Exercise: Copy nothing before the line containing "group | total". Reproduce that line and all that follow, exactly, through the end of the records.

Provided records:
--- config.mk ---
export PLATFORM = sky130hd
export DESIGN_NAME = mem_access_ctrl
export DESIGN_NICKNAME = d
export VERILOG_FILES = /design/src/rtl/mem_access_ctrl.sv
export SDC_FILE = /design/constraint.sdc
export NUM_CORES = 1
export LEC_CHECK = 0
export ABC_AREA = 1
export CAP_MARGIN = 20
export CORE_MARGIN = 2
export CORE_UTILIZATION = 40
export DETAILED_ROUTE_END_ITERATION = 7
export PLACE_DENSITY = 0.77
export SLEW_MARGIN = 30
export SYNTH_ARGS = -nofsm -noshare
export SYNTH_HDL_FRONTEND = slang
export SYNTH_SLANG_ARGS = --single-unit
--- constraint.sdc ---
create_clock -name clk -period 1.4 [get_ports clk]
set_clock_uncertainty 0.05 [all_clocks]
set_input_delay 0.21 -clock clk [delete_from_list [all_inputs] [get_ports clk]]
set_output_delay 0.21 -clock clk [all_outputs]
set_load 0.05 [all_outputs]
--- src/rtl/mem_access_ctrl.sv ---
// mem_access_ctrl
// ---------------
// Runs one memory transaction per accepted request, sitting right after the
// address bus mux. A request latches the selected address, store data and
// access type, raises exactly one memory strobe until the memory answers with
// mem_ready, returns the fetched instruction or load data in holding
// registers, and then pulses done for one cycle. Only one transaction can be
// outstanding at a time.
//
// Optional build macro: MEM_TIMEOUT_EN
//   When defined, an access that sees no mem_ready for TIMEOUT_CYCLES ACCESS
//   cycles is abandoned. done is still pulsed, err is raised with it, and the
//   data registers are left untouched. When undefined, ACCESS waits forever
//   and err is tied low.
//
// Ports:
//   clk, reset_n             rising-edge clock, asynchronous active-low reset
//   req_valid / req_ready    request handshake from/to the control unit
//   sel_add_bus              1 = data access (LDR/STR), 0 = instruction fetch
//   is_store                 1 = STR write (only meaningful for data access)
//   addr_in, wr_data         address and store data for the request
//   mem_addr, mem_wdata      address and write data presented to memory
//   mem_rd_en, mem_wr_en     mutually exclusive memory strobes
//   mem_rdata, mem_ready     read data and completion from memory
//   instr_out, load_data     last fetched instruction / last load result
//   done                     one-cycle completion pulse
//   err                      timeout flag, raised together with done

module mem_access_ctrl #(
    parameter int ADDR_W         = 16,
    parameter int DATA_W         = 32,
    parameter int TIMEOUT_CYCLES = 15
) (
    input  logic              clk,
    input  logic              reset_n,
    input  logic              req_valid,
    output logic              req_ready,
    input  logic              sel_add_bus,
    input  logic              is_store,
    input  logic [ADDR_W-1:0] addr_in,
    input  logic [DATA_W-1:0] wr_data,
    output logic [ADDR_W-1:0] mem_addr,
    output logic              mem_rd_en,
    output logic              mem_wr_en,
    output logic [DATA_W-1:0] mem_wdata,
    input  logic [DATA_W-1:0] mem_rdata,
    input  logic              mem_ready,
    output logic [DATA_W-1:0] instr_out,
    output logic [DATA_W-1:0] load_data,
    output logic              done,
    output logic              err
);

    // A zero or negative limit would make the timeout counter meaningless.
    if (TIMEOUT_CYCLES < 1) begin : g_bad_timeout
        $error("TIMEOUT_CYCLES must be at least 1");
    end

    typedef enum logic [1:0] {
        S_IDLE   = 2'd0,
        S_ACCESS = 2'd1,
        S_DONE   = 2'd2
    } state_t;

    state_t            state_q, state_d;
    logic [ADDR_W-1:0] addr_q,  addr_d;
    logic [DATA_W-1:0] wdata_q, wdata_d;
    logic              sel_q,   sel_d;
    logic              store_q, store_d;
    logic [DATA_W-1:0] instr_q, instr_d;
    logic [DATA_W-1:0] load_q,  load_d;
    logic              is_write;

`ifdef MEM_TIMEOUT_EN
    localparam int CNT_W = $clog2(TIMEOUT_CYCLES + 1);
    localparam logic [CNT_W-1:0] CNT_LAST = CNT_W'(TIMEOUT_CYCLES - 1);

    logic [CNT_W-1:0]  cnt_q, cnt_d;
    logic              err_q, err_d;
`endif

    // The access type is fixed at acceptance, so the strobe choice comes
    // purely from the latched request bits and cannot glitch on input changes.
    assign is_write  = sel_q & store_q;

    // Strobes decode straight from the state flop so an asynchronous reset
    // drops them at once, without waiting for a clock edge.
    assign mem_wr_en = (state_q == S_ACCESS) &  is_write;
    assign mem_rd_en = (state_q == S_ACCESS) & ~is_write;
    assign req_ready = (state_q == S_IDLE);
    assign done      = (state_q == S_DONE);
    assign mem_addr  = addr_q;
    assign mem_wdata = wdata_q;
    assign instr_out = instr_q;
    assign load_data = load_q;

`ifdef MEM_TIMEOUT_EN
    assign err = err_q;
`else
    assign err = 1'b0;
`endif

    // Next-state and register update logic. mem_ready is only looked at in
    // ACCESS, and a success in the same cycle the limit is reached wins over
    // the timeout.
    always_comb begin
        state_d = state_q;
        addr_d  = addr_q;
        wdata_d = wdata_q;
        sel_d   = sel_q;
        store_d = store_q;
        instr_d = instr_q;
        load_d  = load_q;
`ifdef MEM_TIMEOUT_EN
        cnt_d   = cnt_q;
        err_d   = err_q;
`endif
        case (state_q)
            S_IDLE: begin
                if (req_valid) begin
                    addr_d  = addr_in;
                    wdata_d = wr_data;
                    sel_d   = sel_add_bus;
                    store_d = is_store;
                    state_d = S_ACCESS;
`ifdef MEM_TIMEOUT_EN
                    cnt_d   = '0;
                    err_d   = 1'b0;
`endif
                end
            end
            S_ACCESS: begin
                if (mem_ready) begin
                    if (!sel_q) begin
                        instr_d = mem_rdata;
                    end else if (!store_q) begin
                        load_d = mem_rdata;
                    end
                    state_d = S_DONE;
                end
`ifdef MEM_TIMEOUT_EN
                else if (cnt_q == CNT_LAST) begin
                    err_d   = 1'b1;
                    state_d = S_DONE;
                end else begin
                    cnt_d = cnt_q + 1'b1;
                end
`endif
            end
            S_DONE: begin
                state_d = S_IDLE;
            end
            default: begin
                state_d = S_IDLE;
            end
        endcase
    end

    // State and datapath registers, all cleared by the asynchronous reset so
    // an interrupted transaction leaves nothing behind.
    always_ff @(posedge clk or negedge reset_n) begin
        if (!reset_n) begin
            state_q <= S_IDLE;
            addr_q  <= '0;
            wdata_q <= '0;
            sel_q   <= 1'b0;
            store_q <= 1'b0;
            instr_q <= '0;
            load_q  <= '0;
`ifdef MEM_TIMEOUT_EN
            cnt_q   <= '0;
            err_q   <= 1'b0;
`endif
        end else begin
            state_q <= state_d;
            addr_q  <= addr_d;
            wdata_q <= wdata_d;
            sel_q   <= sel_d;
            store_q <= store_d;
            instr_q <= instr_d;
            load_q  <= load_d;
`ifdef MEM_TIMEOUT_EN
            cnt_q   <= cnt_d;
            err_q   <= err_d;
`endif
        end
    end

endmodule
==> metrics.cfg <==
[outcome]
status = complete, but fails checks
violations = setup timing

[global_route]
grt_overflow_total = 0
grt_usage_pct = 25.0
grt_max_degree = 49
grt_pass1_vias = 4881
grt_pass1_wl_um = 24900
antenna_found_initial = 0

[synth]
synth_cell_type_count = 16
ys_warn_count = 0
avgSynthCellArea_um2 = 8.80
syn_nets = 630
synth.ff_latch_count = 116
synth_cells = 544
yosysSeqAreaShare_pct = 60.6
netlist_area_mm2 = 0.00479

[floorplan]
design.core.area_mm2 = 0.0116
dieArea_mm2 = 0.0129
pin_count = 203
die_width_um = 113
initial_utilization_pct = 41.4
die_h_um = 113
row_count = 39

[setup_path]
start_kind = flip-flop
cp_max_fo = 7
reg2reg_from = state_q[1]
crit_path_top_delay_cell = dfrtp_1
crit_path_start = state_q[1]
cp_data_required_time_ns = 1.71
critPathKind = flip-flop to flip-flop
critPathMaxStageDelay_ns = 0.43
worstPathArrival_ns = 1.92
crit_buf_inv = 5
path_cells = inv_2 > buf_4 > buf_4 > nand3_4 > nor2_4 > buf_6 > clkbuf_16 > nand2_1 > nand2_1
end_kind = flip-flop
cp_top_family = buffers and inverters

[detailed_routing]
drt_iter0_markers = 385
drt-wirelength-per-cell_um = 21.8
ant_nets = 0
detail_route.first_pass.iterations = 6
via_count = 5135
routed_wl_um = 20600
avgViaCountPerCell = 5.45
drc = 0

[placed_design]
dp_cells = 876
dpl_cell_area_mm2 = 0.00820
place.gp.congestion = 0.787
port-buffer-count = 201
hpwlAfterDp_um = 10700

[clock_tree]
clockBufferDepth = 2
htreeDepth = 4
cts-root-buf = clkbuf_16
cts_tree = yes
clock_sinks = 116
worstSkewPairLatency_ns = 0.41
cts.clk_slew.worst_paths_ns = 0.06
numCtsBuffers = 17

[min_path]
min_path_type = input pin to async pin

[final_layout]
finalNonFillerCells = 942
nets = 872
antennaDiodeCount = 0
fin_area_mm2 = 0.0101
drive_above_1_share_pct = 42.4
area_delta_synth_final_pct = 111

[timing]
finalMaxSlewViolations = 0
max_freq_ghz = 0.619
finalSetupViolations = 118
worst_slack_ns = -0.215
tightest_slew_ns = 0.555
timing.hold.ws_ns = 0.186
rsz0062_at_grt = yes
period_minus_slack_ns = 1.61
relSlewSlack_pct = 62.9
hold_viol_final = 0
period_share_pct = 115

[flow_run]
max_cap_viol_count = 0

[power_and_ir_drop]
p_leak_nw = 4.82
peakVddDrop_uv = 1580
report.power.total_mw = 29.1
powerDensity_mw_per_mm2 = 2880

## path summary, 6_finish.rpt
kind / endpoint / slack [ns] / cells past startpoint
worst max register to register: load_data[6] / -0.21 / 9
max in group asynchronous: sel_q / 0.57 / 3
worst min-delay path: instr_out[0] / 0.19 / 2
worst min register to register: instr_out[18] / 0.49 / 2
min in group clk: mem_wdata[28] / 0.31 / 3
worst max-delay path: load_data[6] / -0.21 / 9
## logic make-up (layout without fill, tap and decap cells)
kind of cell,Yosys count,after routing,synth area share (%)
AO/OA/AOI/OAI,34,34,5.23
buffers and inverters,72,326,6.46
flip-flops,116,116,60.6
other,1,1,0.0783
AND/OR/NAND/NOR,321,322,27.6
## layer usage
layer  track usage [%]  vias up  wire [µm]
met4              11.6        0        848
met5                 0        -          0
met3              9.14       72       1740
met1              27.9     2539       6940
met2              42.6      330      11000
li1                  -     2194          -
## area by class of cell
| cell class | instances | area [µm²] |
|---|---|---|
| clock inverters | 14 | 200 |
| fillers | 494 | 1480 |
| clock buffers | 18 | 439 |
| well taps | 143 | 179 |
| repair buffers | 257 | 3990 |
| multi-input cells | 357 | 2230 |
| flip-flops and latches | 116 | 2910 |
| inverters | 37 | 144 |
## placed cells by master (no fill, tap or decap), types with 2 or more instances in the layout
master / n
nand3_4: 2
buf_12: 126
clkdlybuf4s50_1: 84
nand2_1: 123
inv_1: 35
clkbuf_16: 27
nand2_8: 3
nand3_1: 71
buf_8: 4
buf_6: 12
dfrtp_2: 3
dfrtp_1: 113
nand3_2: 10
nand2_4: 43
nand2_2: 65
clkinv_4: 3
o21bai_1: 31
bufinv_16: 4
nor2_4: 3
nor2_2: 2
buf_4: 19
clkinvlp_4: 3
inv_6: 4
## metrics by stage
stage                     setup TNS [ns]  setup slack, ns  util (%)
final                             -11.68           -0.215      87.2
after global routing              -17.03           -0.274      87.2
after CTS                          -2.29           -0.188      77.5
after detailed placement           -7.03           -0.128      70.9
after global placement             -3.29          -0.0652      70.9
after floorplan                        0           0.0664         -
## repair_timing
action / CTS / global route
hold buffers: 1 / 0
buffers inserted: 6 / 8
pin swaps: 1 / 22
endpoints found under the setup margin: 4 / 118
gates cloned: 1 / 18
endpoints found under the hold margin: 116 / 0
gates resized for setup: 10 / 207
## state kept, by name, indices dropped and copies added, names as in the netlist
signal     flops
sel_q          1
state_q        2
load_data     32
mem_wdata     32
store_q        1
instr_out     32
mem_addr      16
## synth_stat cells
cell type	n	area (µm²)
nand2_1	233	875
inv_1	35	131
nand3_1	82	410
inv_2	2	7.51
o21bai_1	32	240
clkbuf_1	11	41.3
nor2_1	2	7.51
a21oi_1	1	5.00
buf_4	4	30.0
conb_1	1	3.75
nand3_2	1	10.0
buf_2	19	95.1
dfrtp_1	116	2900
o21ai_0	1	5.00
buf_1	1	3.75
nor2_2	3	18.8
## power by group
group | total (mW) | internal [mW] | switching, mW
combinational | 17.2 | 8.16 | 9.02
clock | 4.76 | 3.05 | 1.71
sequential | 7.12 | 4.87 | 2.24
total | 29.1 | 16.1 | 13.0
Power figures use the tool's default switching activity.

Solution to this problem:
group | total (mW) | internal [mW] | switching, mW
combinational | 17.2 | 8.16 | 9.02
clock | 4.76 | 3.05 | 1.71
sequential | 7.12 | 4.87 | 2.24
total | 29.1 | 16.1 | 13.0
Power figures use the tool's default switching activity.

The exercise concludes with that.